Installing push notification software
FMD uses UnifiedPush to receive push notifications. No sensitive data is sent in push notifications, they are only used to wake up FMD. The recommended one is ntfy, however I installed UP-FCM Distributor from Google Play Store (I know, I am guilty. But to defend myself, it is just temporary, for testing.).
After installing a push distributor app, remove FMD from the "Recent Apps" switcher by swiping it away, and then reopen it. This forces FMD to retry registering itself with the distributor.
Connecting the app and server
Now open the FMD app again, got osettings and enter the server's URL (I think it should be without trailing slash, there was a bug around this, and I am not sure if it is fixed or not). It will require Registration Token
(from FMD server's config) and then you will have to set up your password. This is the password, that will be used to unlock your data on your FMD server. You will also see a device's ID (for instance 6Wagh
), and that is it.
Then you go to your server (https://fmd.myserver.si
), enter your ID and your password - and you can see your location data, take a picture with your camera, etc.

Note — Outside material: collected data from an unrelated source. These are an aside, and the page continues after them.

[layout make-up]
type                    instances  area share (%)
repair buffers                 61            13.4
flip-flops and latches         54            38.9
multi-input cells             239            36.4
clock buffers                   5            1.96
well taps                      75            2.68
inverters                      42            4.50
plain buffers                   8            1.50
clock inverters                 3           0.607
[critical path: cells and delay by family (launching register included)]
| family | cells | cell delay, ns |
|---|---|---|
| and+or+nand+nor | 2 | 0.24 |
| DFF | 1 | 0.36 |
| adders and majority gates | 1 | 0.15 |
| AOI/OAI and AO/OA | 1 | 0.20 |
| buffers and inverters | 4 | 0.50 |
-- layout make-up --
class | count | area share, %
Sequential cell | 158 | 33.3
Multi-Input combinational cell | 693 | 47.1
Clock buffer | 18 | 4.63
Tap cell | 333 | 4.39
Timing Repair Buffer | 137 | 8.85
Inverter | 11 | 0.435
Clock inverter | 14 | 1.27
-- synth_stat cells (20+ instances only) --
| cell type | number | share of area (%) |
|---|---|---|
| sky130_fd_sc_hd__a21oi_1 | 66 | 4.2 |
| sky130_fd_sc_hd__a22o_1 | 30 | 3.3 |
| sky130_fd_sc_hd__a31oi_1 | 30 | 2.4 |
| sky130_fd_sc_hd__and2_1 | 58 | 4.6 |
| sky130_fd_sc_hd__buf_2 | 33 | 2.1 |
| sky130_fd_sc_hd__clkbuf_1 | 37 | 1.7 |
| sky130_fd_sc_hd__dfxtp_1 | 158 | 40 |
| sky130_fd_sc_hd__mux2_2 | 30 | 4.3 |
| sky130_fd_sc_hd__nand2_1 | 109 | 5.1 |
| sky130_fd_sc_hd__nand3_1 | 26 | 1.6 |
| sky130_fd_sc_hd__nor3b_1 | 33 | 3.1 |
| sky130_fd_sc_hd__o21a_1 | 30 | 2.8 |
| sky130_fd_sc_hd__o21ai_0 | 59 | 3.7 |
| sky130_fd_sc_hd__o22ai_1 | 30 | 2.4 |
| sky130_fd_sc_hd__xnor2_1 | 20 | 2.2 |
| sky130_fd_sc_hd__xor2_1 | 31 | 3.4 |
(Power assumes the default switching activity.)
**src/rtl/ovl_blend.sv**
```systemverilog
module ovl_blend #(
  parameter int XW = 12,
  parameter int CW = 8
) (
  input  logic              clk,
  input  logic              rst_n,
  input  logic              in_valid,
  input  logic [XW-1:0]     in_x,
  input  logic [XW-1:0]     in_y,
  input  logic [3*CW-1:0]   lyr_pix,
  input  logic [CW-1:0]     lyr_alpha,
  input  logic [3*CW-1:0]   bg_pix,
  input  logic [2*XW-1:0]   cfg_start,
  input  logic [2*XW-1:0]   cfg_end,
  input  logic              cfg_en,
  input  logic [CW-1:0]     cfg_galpha,
  input  logic [3:0]        cfg_fmt,
  output logic              out_valid,
  output logic [XW-1:0]     out_x,
  output logic [XW-1:0]     out_y,
  output logic [3*CW-1:0]   out_pix,
  output logic [1:0]        out_mode
);
  localparam int NC = 3;
  localparam int PW = NC * CW;
  localparam int SW = 2 * CW;
  localparam logic [CW-1:0] FULL = {CW{1'b1}};
  localparam logic [1:0] M_GLB = 2'd0;
  localparam logic [1:0] M_PIX = 2'd1;
  localparam logic [1:0] M_MIX = 2'd2;

  function automatic logic [CW-1:0] div_full(input logic [SW-1:0] v);
    logic [SW:0] t;
    logic [SW:0] r;
    t = {1'b0, v} + (SW+1)'(1 << (CW - 1));
    r = (t + (t >> CW)) >> CW;
    return r[CW-1:0];
  endfunction

  wire [XW-1:0] wx0 = cfg_start[2*XW-1:XW];
  wire [XW-1:0] wy0 = cfg_start[XW-1:0];
  wire [XW-1:0] wx1 = cfg_end[2*XW-1:XW];
  wire [XW-1:0] wy1 = cfg_end[XW-1:0];

  wire has_a = (cfg_fmt >= 4'd6) && (cfg_fmt <= 4'd9);
  wire [1:0] mode_c = !has_a ? M_GLB : (cfg_galpha == FULL) ? M_PIX : M_MIX;
  wire [SW-1:0] prod = lyr_alpha * cfg_galpha;
  wire [CW-1:0] mix_a = div_full(prod);
  wire [CW-1:0] a_c = (mode_c == M_GLB) ? cfg_galpha :
                      (mode_c == M_PIX) ? lyr_alpha : mix_a;
  wire hit = cfg_en && (in_x >= wx0) && (in_x <= wx1) &&
             (in_y >= wy0) && (in_y <= wy1);

  logic          v1, v2;
  logic [XW-1:0] x1, y1, x2, y2;
  logic [1:0]    m1, m2;
  logic [CW-1:0] a1;
  logic [PW-1:0] l1, b1;
  logic [NC*SW-1:0] s2;

  always_ff @(posedge clk) begin
    if (!rst_n) begin
      v1 <= 1'b0; x1 <= '0; y1 <= '0; m1 <= M_GLB; a1 <= '0; l1 <= '0; b1 <= '0;
      v2 <= 1'b0; x2 <= '0; y2 <= '0; m2 <= M_GLB;
      out_valid <= 1'b0; out_x <= '0; out_y <= '0; out_mode <= M_GLB;
    end else begin
      v1 <= in_valid; x1 <= in_x; y1 <= in_y; m1 <= mode_c;
      a1 <= hit ? a_c : '0;
      l1 <= lyr_pix; b1 <= bg_pix;
      v2 <= v1; x2 <= x1; y2 <= y1; m2 <= m1;
      out_valid <= v2; out_x <= x2; out_y <= y2; out_mode <= m2;
    end
  end

  for (genvar i = 0; i < NC; i++) begin : g_comp
    wire [CW-1:0] lc = l1[i*CW +: CW];
    wire [CW-1:0] bc = b1[i*CW +: CW];
    wire [SW-1:0] sum = lc * a1 + bc * (FULL - a1);
    always_ff @(posedge clk) begin
      if (!rst_n) begin
        s2[i*SW +: SW] <= '0;
        out_pix[i*CW +: CW] <= '0;
      end else begin
        s2[i*SW +: SW] <= sum;
        out_pix[i*CW +: CW] <= div_full(s2[i*SW +: SW]);
      end
    end
  end
endmodule


```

You can also set up trusted contacts, that will be able to send your device a SMS commands (fmd locate
, fmd ring
, fmd camera
, etc.), and receive answers back to SMS. Useful, if device has lost a data connection (but has at least access to 2G network).
The problems (of course)
App looks really nice, however I would really like to see a security review of it. Anyway, I found one big problem. When my telephone is not active (it is powered on, but I leave it on the table and the screen is locked), FMD is not sending data to my server. And server also can not sent queries (for location or camera, etc.) to phone.
However, when I unlock the screen, those queries (finally) come through and I get update of location (and picture from camera), etc.
On the other hand, if I send SMS, I get a response. But only back to SMS. Server can not communicate with the phone (meaning, I can not take a picture from camera and send it to server, until screen is unlocked).
I tried to enable Exploit protection compatibility mode, but it is still not working. I also did this for gCompat UP-Distributor, and it is still the same.
I guess, I will need to try some more debugging, but I hope someone else find this post useful, and maybe propose some possible solution.